WORK ORDER:
Locate the line that contains "export GPL_ROUTABILITY_DRIVEN = 0" in the entries below, then repeat it and every following line through the line that contains "set_clock_uncertainty 0.15 [all_clocks]", exactly, and no others.

Stored items
--- src/rtl/sha1sh_pkg.sv ---
// Shared types, constants and helpers for the SHA-1 stream hasher.
package sha1sh_pkg;

   // Chaining state after reset and at the start of every message
   localparam logic [4:0][31:0] SHA1_INIT = {
      32'hc3d2e1f0, 32'h10325476, 32'h98badcfe, 32'hefcdab89, 32'h67452301
   };

   localparam logic [31:0] K_CH  = 32'h5a827999;
   localparam logic [31:0] K_PA1 = 32'h6ed9eba1;
   localparam logic [31:0] K_MAJ = 32'h8f1bbcdc;
   localparam logic [31:0] K_PA2 = 32'hca62c1d6;

   localparam logic [7:0] PAD_MARK = 8'h80;

   localparam int unsigned BLOCK_BYTES = 64;
   localparam int unsigned LEN_OFFSET  = 56;
   localparam int unsigned ROUNDS      = 80;
   localparam int unsigned DIGEST_WORDS = 5;

   // Round group: selects the boolean function and round constant
   typedef enum logic [1:0] {
      PH_CH  = 2'd0,
      PH_PA1 = 2'd1,
      PH_MAJ = 2'd2,
      PH_PA2 = 2'd3
   } phase_type;

   // Source of a byte shifted into the block window
   typedef enum logic [1:0] {
      BSEL_DATA = 2'd0,
      BSEL_MARK = 2'd1,
      BSEL_ZERO = 2'd2,
      BSEL_LEN  = 2'd3
   } byte_sel_type;

   // Commands from controller to datapath
   typedef struct packed {
      logic         shift_byte;
      byte_sel_type byte_sel;
      logic [2:0]   len_idx;
      logic         add_len;
      logic         load_rounds;
      logic         do_round;
      phase_type    phase;
      logic         fold;
      logic         clear_msg;
      logic [2:0]   word_idx;
   } cmd_type;

   function automatic logic [31:0] round_k(input phase_type ph);
      logic [31:0] k;
      case (ph)
         PH_CH:   k = K_CH;
         PH_PA1:  k = K_PA1;
         PH_MAJ:  k = K_MAJ;
         default: k = K_PA2;
      endcase
      return k;
   endfunction

   function automatic logic [31:0] round_f(input phase_type ph, input logic [31:0] b,
                                           input logic [31:0] c, input logic [31:0] d);
      logic [31:0] f;
      case (ph)
         PH_CH:   f = (b & c) | (~b & d);
         PH_MAJ:  f = (b & c) | (b & d) | (c & d);
         default: f = b ^ c ^ d;
      endcase
      return f;
   endfunction

endpackage

--- src/rtl/sha1_stream_hasher_core.sv ---
// Top level of the SHA-1 stream hasher: controller plus datapath.
//
//  channel | ports                                         | direction
//  --------+-----------------------------------------------+----------
//  req     | valid, stall, data_byte, has_byte, last       | in
//  rsp     | valid, stall, digest_word, word_index, last_word | out
//
// A byte beat that does not complete a block only shifts the byte in; a beat
// that completes a 64-byte block runs 80 rounds on the single round unit and
// then a fold. On a last beat, padding enters one byte a cycle up to the
// block end, and each padded block runs the rounds and a fold; then come five
// digest beats. Reset clears the chaining state, bit length and fill count.
// req_stall is high whenever the block is busy or digest words are pending;
// a stalled digest beat holds its word until taken.
module sha1_stream_hasher_core
   import sha1sh_pkg::*;
(
   input  logic        clock,
   input  logic        reset,
   input  logic        req_valid,
   output logic        req_stall,
   input  logic [7:0]  req_data_byte,
   input  logic        req_has_byte,
   input  logic        req_last,
   output logic        rsp_valid,
   input  logic        rsp_stall,
   output logic [31:0] rsp_digest_word,
   output logic [2:0]  rsp_word_index,
   output logic        rsp_last_word
);

   cmd_type cmd;

   sha1sh_ctrl u_ctrl (
      .clock          (clock),
      .reset          (reset),
      .req_valid      (req_valid),
      .req_stall      (req_stall),
      .req_has_byte   (req_has_byte),
      .req_last       (req_last),
      .rsp_valid      (rsp_valid),
      .rsp_stall      (rsp_stall),
      .rsp_word_index (rsp_word_index),
      .rsp_last_word  (rsp_last_word),
      .cmd            (cmd)
   );

   sha1sh_dp u_dp (
      .clock           (clock),
      .reset           (reset),
      .cmd             (cmd),
      .req_data_byte   (req_data_byte),
      .rsp_digest_word (rsp_digest_word)
   );

endmodule

--- src/rtl/sha1sh_dp.sv ---
// Datapath: block window, round registers, chaining state and bit length.
module sha1sh_dp
   import sha1sh_pkg::*;
(
   input  logic        clock,
   input  logic        reset,
   input  cmd_type     cmd,
   input  logic [7:0]  req_data_byte,
   output logic [31:0] rsp_digest_word
);

   // Block window: word 0 sits in the top 32 bits, bytes enter at the bottom
   logic [511:0]     window_ff, window_in;
   logic [4:0][31:0] rnd_ff, rnd_in;
   logic [4:0][31:0] chain_ff, chain_in;
   logic [63:0]      len_ff, len_in;

   logic [7:0]  byte_mux;
   logic [7:0]  len_byte;
   logic [31:0] w0, w2, w8, w13, sched_xor, sched_new;
   logic [31:0] t_sum;

   // Length byte, most significant first
   assign len_byte = 8'(len_ff >> {~cmd.len_idx, 3'b000});

   always_comb begin
      case (cmd.byte_sel)
         BSEL_DATA: byte_mux = req_data_byte;
         BSEL_MARK: byte_mux = PAD_MARK;
         BSEL_LEN:  byte_mux = len_byte;
         default:   byte_mux = 8'h00;
      endcase
   end

   // Message schedule taps at fixed places of the window
   assign w0  = window_ff[511 -: 32];
   assign w2  = window_ff[511 - 64 -: 32];
   assign w8  = window_ff[511 - 256 -: 32];
   assign w13 = window_ff[511 - 416 -: 32];
   assign sched_xor = w13 ^ w8 ^ w2 ^ w0;
   assign sched_new = {sched_xor[30:0], sched_xor[31]};

   // One compression round
   assign t_sum = {rnd_ff[0][26:0], rnd_ff[0][31:27]}
                + round_f(cmd.phase, rnd_ff[1], rnd_ff[2], rnd_ff[3])
                + rnd_ff[4] + round_k(cmd.phase) + w0;

   always_comb begin
      window_in = window_ff;
      if (cmd.shift_byte) begin
         window_in = {window_ff[503:0], byte_mux};
      end else if (cmd.do_round) begin
         window_in = {window_ff[479:0], sched_new};
      end
   end

   always_comb begin
      rnd_in = rnd_ff;
      if (cmd.load_rounds) begin
         rnd_in = chain_ff;
      end else if (cmd.do_round) begin
         rnd_in[0] = t_sum;
         rnd_in[1] = rnd_ff[0];
         rnd_in[2] = {rnd_ff[1][1:0], rnd_ff[1][31:2]};
         rnd_in[3] = rnd_ff[2];
         rnd_in[4] = rnd_ff[3];
      end
   end

   always_comb begin
      chain_in = chain_ff;
      len_in   = len_ff;
      if (cmd.clear_msg) begin
         chain_in = SHA1_INIT;
         len_in   = '0;
      end else begin
         if (cmd.fold) begin
            for (int i = 0; i < DIGEST_WORDS; i++) begin
               chain_in[i] = chain_ff[i] + rnd_ff[i];
            end
         end
         if (cmd.add_len) begin
            len_in = len_ff + 64'd8;
         end
      end
   end

   // Payload registers
   always_ff @(posedge clock) begin
      window_ff <= window_in;
      rnd_ff    <= rnd_in;
   end

   // Message state, cleared by reset
   always_ff @(posedge clock) begin
      if (reset) begin
         chain_ff <= SHA1_INIT;
         len_ff   <= '0;
      end else begin
         chain_ff <= chain_in;
         len_ff   <= len_in;
      end
   end

   // Digest word select
   always_comb begin
      case (cmd.word_idx)
         3'd1:    rsp_digest_word = chain_ff[1];
         3'd2:    rsp_digest_word = chain_ff[2];
         3'd3:    rsp_digest_word = chain_ff[3];
         3'd4:    rsp_digest_word = chain_ff[4];
         default: rsp_digest_word = chain_ff[0];
      endcase
   end

endmodule

--- src/rtl/sha1sh_ctrl.sv ---
// Controller: handshakes, byte fill, padding sequence and round counting.
module sha1sh_ctrl
   import sha1sh_pkg::*;
(
   input  logic       clock,
   input  logic       reset,
   input  logic       req_valid,
   output logic       req_stall,
   input  logic       req_has_byte,
   input  logic       req_last,
   output logic       rsp_valid,
   input  logic       rsp_stall,
   output logic [2:0] rsp_word_index,
   output logic       rsp_last_word,
   output cmd_type    cmd
);

   typedef enum logic [4:0] {
      ST_IDLE  = 5'b00001,
      ST_PAD   = 5'b00010,
      ST_ROUND = 5'b00100,
      ST_FOLD  = 5'b01000,
      ST_OUT   = 5'b10000
   } state_type;

   state_type  state_ff, state_in;
   logic [5:0] fill_ff, fill_in;
   logic [6:0] round_ff, round_in;
   logic [2:0] word_ff, word_in;
   logic       last_ff, last_in;    // message closes after the current block
   logic       mark_ff, mark_in;    // 0x80 marker already placed
   logic       extra_ff, extra_in;  // marker left no room for the length
   logic       final_ff, final_in;  // block in flight carries the length

   logic req_accept, rsp_accept;
   logic len_zone;

   assign req_stall      = reset || (state_ff != ST_IDLE);
   assign rsp_valid      = (state_ff == ST_OUT);
   assign req_accept     = req_valid && !req_stall;
   assign rsp_accept     = rsp_valid && !rsp_stall;
   assign rsp_word_index = word_ff;
   assign rsp_last_word  = (word_ff == 3'(DIGEST_WORDS - 1));
   assign len_zone       = (fill_ff >= 6'(LEN_OFFSET));

   // Next state and commands
   always_comb begin
      state_in = state_ff;
      fill_in  = fill_ff;
      round_in = round_ff;
      word_in  = word_ff;
      last_in  = last_ff;
      mark_in  = mark_ff;
      extra_in = extra_ff;
      final_in = final_ff;
      cmd      = '0;
      cmd.byte_sel = BSEL_DATA;
      cmd.phase    = PH_CH;
      cmd.len_idx  = fill_ff[2:0];
      cmd.word_idx = word_ff;

      case (round_ff) inside
         [7'd0:7'd19]:  cmd.phase = PH_CH;
         [7'd20:7'd39]: cmd.phase = PH_PA1;
         [7'd40:7'd59]: cmd.phase = PH_MAJ;
         default:       cmd.phase = PH_PA2;
      endcase

      case (state_ff)
         ST_IDLE: begin
            if (req_accept) begin
               if (req_has_byte) begin
                  cmd.shift_byte = 1'b1;
                  cmd.add_len    = 1'b1;
                  fill_in        = fill_ff + 6'd1;
                  if (fill_ff == 6'(BLOCK_BYTES - 1)) begin
                     cmd.load_rounds = 1'b1;
                     last_in  = req_last;
                     final_in = 1'b0;
                     state_in = ST_ROUND;
                  end else if (req_last) begin
                     last_in  = 1'b1;
                     state_in = ST_PAD;
                  end
               end else if (req_last) begin
                  last_in  = 1'b1;
                  state_in = ST_PAD;
               end
            end
         end
         ST_PAD: begin
            cmd.shift_byte = 1'b1;
            if (!mark_ff) begin
               cmd.byte_sel = BSEL_MARK;
            end else if (extra_ff || !len_zone) begin
               cmd.byte_sel = BSEL_ZERO;
            end else begin
               cmd.byte_sel = BSEL_LEN;
            end
            mark_in  = 1'b1;
            extra_in = extra_ff || (!mark_ff && len_zone);
            fill_in  = fill_ff + 6'd1;
            if (fill_ff == 6'(BLOCK_BYTES - 1)) begin
               cmd.load_rounds = 1'b1;
               final_in = !extra_in;
               state_in = ST_ROUND;
            end
         end
         ST_ROUND: begin
            cmd.do_round = 1'b1;
            round_in     = round_ff + 7'd1;
            if (round_ff == 7'(ROUNDS - 1)) begin
               round_in = '0;
               state_in = ST_FOLD;
            end
         end
         ST_FOLD: begin
            cmd.fold = 1'b1;
            if (!last_ff) begin
               state_in = ST_IDLE;
            end else if (final_ff) begin
               word_in  = '0;
               state_in = ST_OUT;
            end else begin
               extra_in = 1'b0;
               state_in = ST_PAD;
            end
         end
         ST_OUT: begin
            if (rsp_accept) begin
               if (word_ff == 3'(DIGEST_WORDS - 1)) begin
                  cmd.clear_msg = 1'b1;
                  word_in  = '0;
                  last_in  = 1'b0;
                  mark_in  = 1'b0;
                  extra_in = 1'b0;
                  final_in = 1'b0;
                  state_in = ST_IDLE;
               end else begin
                  word_in = word_ff + 3'd1;
               end
            end
         end
         default: begin
            state_in = ST_IDLE;
         end
      endcase
   end

   always_ff @(posedge clock) begin
      if (reset) begin
         state_ff <= ST_IDLE;
         fill_ff  <= '0;
         round_ff <= '0;
         word_ff  <= '0;
         last_ff  <= 1'b0;
         mark_ff  <= 1'b0;
         extra_ff <= 1'b0;
         final_ff <= 1'b0;
      end else begin
         state_ff <= state_in;
         fill_ff  <= fill_in;
         round_ff <= round_in;
         word_ff  <= word_in;
         last_ff  <= last_in;
         mark_ff  <= mark_in;
         extra_ff <= extra_in;
         final_ff <= final_in;
      end
   end

`ifndef SYNTHESIS
   // Input is never taken while digest words are on offer
   a_no_overlap: assert property (@(posedge clock) disable iff (reset)
      !(rsp_valid && !req_stall))
      else $error("input accepted while digest pending");

   // Folding only after the eightieth round
   a_fold_after_rounds: assert property (@(posedge clock) disable iff (reset)
      (state_ff == ST_FOLD) |-> $past(state_ff == ST_ROUND && round_ff == 7'(ROUNDS - 1)))
      else $error("fold without full round sequence");

   // Digest words only after the length-carrying block
   a_out_needs_final: assert property (@(posedge clock) disable iff (reset)
      $rose(rsp_valid) |-> (last_ff && final_ff && mark_ff && fill_ff == 6'd0))
      else $error("digest without final block");

   // Word index stays within the digest
   a_word_range: assert property (@(posedge clock) disable iff (reset)
      rsp_valid |-> (word_ff <= 3'(DIGEST_WORDS - 1)))
      else $error("digest word index out of range");
`endif

endmodule

--- config.mk ---
export PLATFORM = sky130hd
export DESIGN_NAME = sha1_stream_hasher_core
export DESIGN_NICKNAME = d
export VERILOG_FILES = /design/src/rtl/sha1sh_pkg.sv /design/src/rtl/sha1_stream_hasher_core.sv /design/src/rtl/sha1sh_dp.sv /design/src/rtl/sha1sh_ctrl.sv
export SDC_FILE = /design/constraint.sdc
export NUM_CORES = 2
export LEC_CHECK = 0
export ABC_AREA = 1
export BUFFER_PORTS_ARGS = -buffer_cell sky130_fd_sc_hd__buf_2
export CAP_MARGIN = 20
export CORE_MARGIN = 4
export CORE_UTILIZATION = 50
export CTS_CLUSTER_SIZE = 14
export DETAILED_ROUTE_END_ITERATION = 6
export GPL_ROUTABILITY_DRIVEN = 0
export HOLD_SLACK_MARGIN = 0.02
export PLACE_DENSITY_LB_ADDON = 0.15
export SLEW_MARGIN = 5
export SYNTH_ARGS = -nofsm -noshare
export SYNTH_HDL_FRONTEND = slang
export SYNTH_SLANG_ARGS = --single-unit
--- constraint.sdc ---
create_clock -name clock -period 14.6 [get_ports clock]
set_clock_uncertainty 0.15 [all_clocks]
set_input_delay 0.73 -clock clock [delete_from_list [all_inputs] [get_ports clock]]
set_output_delay 0.73 -clock clock [all_outputs]
set_load 0.02 [all_outputs]
* Yosys cells after proc, flatten, opt, wreduce, memory -nomap -nowiden *
Cells that the tools add are included.
Widths: inputs -> output; s select.

cells by class
  add/sub/neg operators = 13
  $mul = 0
  div/mod/pow operators = 0
  order comparisons = 7
  eq/ne operators = 26
  shift-type cells = 1
  muxes and demuxes = 63
  bitwise operators = 14
  reduce and logical (&&, ||, !) cells = 32

operators with widths
  kind                   count
  $mux 512               2
  $mux 160               2
  $add 32x32->32         9
  $xor 32x32->32         5
  $and 32x32->32         4
  $pmux 32 s4            1
  $or 32x32->32          3
  $pmux 32 s3            1
  $add 64x4->64 const B  1
  $pmux 32 s2            1
  $shr 64x6->8           1
  $mux 5                 10
  $not 32->32            1
  $pmux 5 s5             1
  $pmux 8 s3             1
  $mux 1                 23
  $le 7x6->1 const B     2
  $mux 2                 6
  $mux 3                 4
  $mux 6                 2
  $ne 2x1->1 const B     6
  $pmux 6 s2             1
  $reduce_bool 2->1      6
  $reduce_and 5->1       2
  other kinds (36)       61

storage, ports and cells
  register bits = 921
  latch bits = 0
  RAM bits = 0
  memory bits (read-only) = 0
  output and inout port bits = 38
  word-level logic and storage cells = 176
  memories kept = 0

* Longest topological paths before layout *
  depth after elaboration = 13
  mapped depth = 33
  mapped depth without buffers = 32

* Modules after synthesis *
From an unflattened synthesis, not the netlist that was laid out.

second synthesis, totals
  cell total of the unflattened synthesis = 7459
  area, all modules = 57468.9 um2

by module, submodules not included
  module       times used  cells each  area each (um2)  sequential area each (um2)
  sha1sh_dp    1           7204        55739.7          24603.6
  sha1sh_ctrl  1           255         1729.2           500.5

* Worst setup path before layout *
Ideal clock, no wire load.

  kind = input-to-reg
  start point = input port req_valid
  end point = register u_dp.window_ff[0] (enable)
  library setup time = 3.680 ns
  arrival time = 9.779 ns
  path slack = 0.991 ns
  stages on the path = 8
  path through = inv_1 -> nor3_4 -> nand2_2 -> nand2_2 -> inv_2 -> clkbuf_1 -> buf_2 -> nand2_1

on the way
  cells in the longest elaborated chain, start to end = 4

ends and longest elaborated chain
  item                                RTL line                       text
  start, declared                     sha1_stream_hasher_core.sv:20  input logic req_valid,
  $logic_and 1x1->1                   sha1sh_ctrl.sv:40              assign req_accept = req_valid && !req_stall;
  $mux 1                              sha1sh_ctrl.sv:71              if (req_accept) begin
  $pmux 1 s2                          sha1sh_ctrl.sv:69              case (state_ff)
  $reduce_bool 2->1 (no source line)  n/a
  end signal, assigned                sha1sh_dp.sv:90                window_ff <= window_in;
  end, declared                       sha1sh_dp.sv:13                logic [511:0] window_ff, window_in;

Every way passes these cells.
A chain may end at the register's enable or synchronous reset.

==> flow_summary.yaml <==
synth:
  mappedNetlistArea_um2: 57700
  yosys.area.top_type_share: 0.350
  synth_compound_area_frac: 0.108
  avgSynthCellArea_um2: 7.70
  synth_top_cell_by_area: "edfxtp_1"
  syn-instance-count: 7493
  synth_edf_count: 672
  synth_cell_types: 51
  synth-seq-area-share: 0.435
  async_flop_share: 0
  synth_fa_ha_area_frac: 0.0883
  muxShareOfSynthArea: 0
  synth_simple_gate_area_share: 0.266
  synthFlopType: "edfxtp_1"
  synth_top_family_by_area: "simple AND/OR/NAND/NOR gates"
  synthTopCellsByArea: "edfxtp_1, nand2_1, dfxtp_1"
  synth_common_cells: "nand2_1, inv_1, edfxtp_1, o21ai_0, nor2_1"
  syn_nets: 7839
  synth_xor_area_frac: 0.0290
  synthMostInstantiatedCell: "nand2_1"
  ys_ff_latch: 918
  synth_warnings: 0
routing:
  wl_um: 186000
  firstDrtPassIters: 7
  via_count: 51200
  routedWlPerCell_um: 20.6
  ant_nets: 0
  viasPerCell: 5.67
  drt-initial-drc-count: 6544
  drc: 12
clock_network:
  cts.sinks: 918
  cts_max_level: 3
  clock_path_buffers: 3
  post-cts-setup-buffers: 0
  numCtsBuffers: 104
  tritoncts: "done"
  postCtsHoldBufs: 0
  clk_pin_slew_ns: 0.07
  cts-root-buf: "clkbuf_16"
  ctsResizeCount: 0
  clk_latency_ns: 0.71
sta:
  hold_violations: 0
  fmax_mhz: 151
  rsz0062_at_grt: "no"
  setup_tns_ns: 0
  finalCritPeriodShare: 0.455
  min_period_ns: 6.64
  setup_viol: 0
  max_slew_margin: 0.288
  worst_pin_slew_ns: 1.07
  slew_viol_final: 0
floorplanning:
  fp.dieW_um: 348
  core_area_um2: 115000
  die_area_um2: 121000
  die_h_um: 348
  ioPinCount: 52
  rows: 124
  initial_core_util: 0.504
outcome:
  outcome: "complete, but fails checks"
  violations: "DRC"
global_route:
  grt_util_all_layers: 0.299
  antenna_found_initial: 3
  grt_max_degree: 178
  grt_pass1_vias: 46700
  overflow: 0
  grt_pass1_wl_um: 280000
critical_path:
  arrival_ns: 6.90
  cpMostUsedCell: "nand2_1"
  crit_fanout: 68
  cpMaxStageDelayCell: "buf_4"
  end_kind: "flip-flop"
  critPathMaxStageDelay_ns: 0.50
  critical_path_required_ns: 14.87
  critical_path_class: "reg2reg"
  start_kind: "flip-flop"
finish:
  fin_nets: 7773
  final_cell_count_no_fill: 9033
  design_area_um2: 62500
  drive_gt1_frac: 0.0395
  syn_to_final_growth_pct: 8.24
  num-fill-cells: 10800
placement:
  dpl-instance-area_um2: 58900
  port_buffers: 51
  hpwl_um: 136000
  post-place-cells: 8831
job:
  cap_viol_max_count: 0
power:
  power.switching_mw: 1.60
  p_per_area_nw_per_um2: 101
  p_leak_nw: 26.9
  vdd_ir_drop_max_uv: 121
  pwr-share-clk: 0.428
  total_power_mw: 6.28
  swShare: 0.255
  power_frac_seq: 0.483
  pwr-share-comb: 0.088
  p_int_mw: 4.68
worst_hold_path:
  hold_class: "in2reg"
-- layout make-up --
class,count,area [µm²],share of cell area
diodes,5,12.5,0.000200
repair buffers,91,608,0.00974
multi-input cells,5529,28400,0.455
inverters,783,2950,0.0473
clock buffers,125,2730,0.0438
well taps,1512,1890,0.0303
flip-flops and latches,918,25100,0.402
clock inverters,70,733,0.0117
-- final timing paths --
check | slack, ns | to | startpoint | depth (start not counted)
worst max-delay path | 7.96 | u_dp.rnd_ff[19]$_DFFE_PP_ | u_ctrl.round_ff[1]$_SDFFE_PP0P_ | 29
worst max register to register | 7.96 | u_dp.rnd_ff[19]$_DFFE_PP_ | u_ctrl.round_ff[1]$_SDFFE_PP0P_ | 29
worst min register to register | 0.32 | u_ctrl.fill_ff[5]$_SDFFE_PP0P_ | u_ctrl.fill_ff[5]$_SDFFE_PP0P_ | 2
worst min-delay path | 0.26 | u_ctrl.state_ff[3]$_SDFFE_PP0P_ | reset | 2
-- flip-flops by register name (all words and copies together) (netlist names) --
name and count:
u_ctrl.extra_ff 1, u_ctrl.fill_ff 6, u_ctrl.final_ff 1, u_ctrl.last_ff 1
u_ctrl.mark_ff 1, u_ctrl.round_ff 7, u_ctrl.rsp_word_index 3, u_ctrl.state_ff 5
u_dp.chain_ff 160, u_dp.len_ff 61, u_dp.rnd_ff 160, u_dp.window_ff 512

TASK SOLUTION:
export GPL_ROUTABILITY_DRIVEN = 0
export HOLD_SLACK_MARGIN = 0.02
export PLACE_DENSITY_LB_ADDON = 0.15
export SLEW_MARGIN = 5
export SYNTH_ARGS = -nofsm -noshare
export SYNTH_HDL_FRONTEND = slang
export SYNTH_SLANG_ARGS = --single-unit
--- constraint.sdc ---
create_clock -name clock -period 14.6 [get_ports clock]
set_clock_uncertainty 0.15 [all_clocks]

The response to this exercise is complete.